[Stored data entries]

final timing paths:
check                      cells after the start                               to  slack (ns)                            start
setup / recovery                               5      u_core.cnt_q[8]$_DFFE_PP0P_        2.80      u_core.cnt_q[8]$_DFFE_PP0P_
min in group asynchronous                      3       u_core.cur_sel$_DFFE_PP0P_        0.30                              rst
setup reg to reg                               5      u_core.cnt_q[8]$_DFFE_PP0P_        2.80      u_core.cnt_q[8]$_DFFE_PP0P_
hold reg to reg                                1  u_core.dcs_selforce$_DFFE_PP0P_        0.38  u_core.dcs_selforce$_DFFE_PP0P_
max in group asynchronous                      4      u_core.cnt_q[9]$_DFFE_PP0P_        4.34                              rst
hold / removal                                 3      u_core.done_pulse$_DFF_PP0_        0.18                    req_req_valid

__What the task asks__. Every line that holds the word "asynchronous" should be copied from the records above.

__Expected answer__.
min in group asynchronous                      3       u_core.cur_sel$_DFFE_PP0P_        0.30                              rst
max in group asynchronous                      4      u_core.cnt_q[9]$_DFFE_PP0P_        4.34                              rst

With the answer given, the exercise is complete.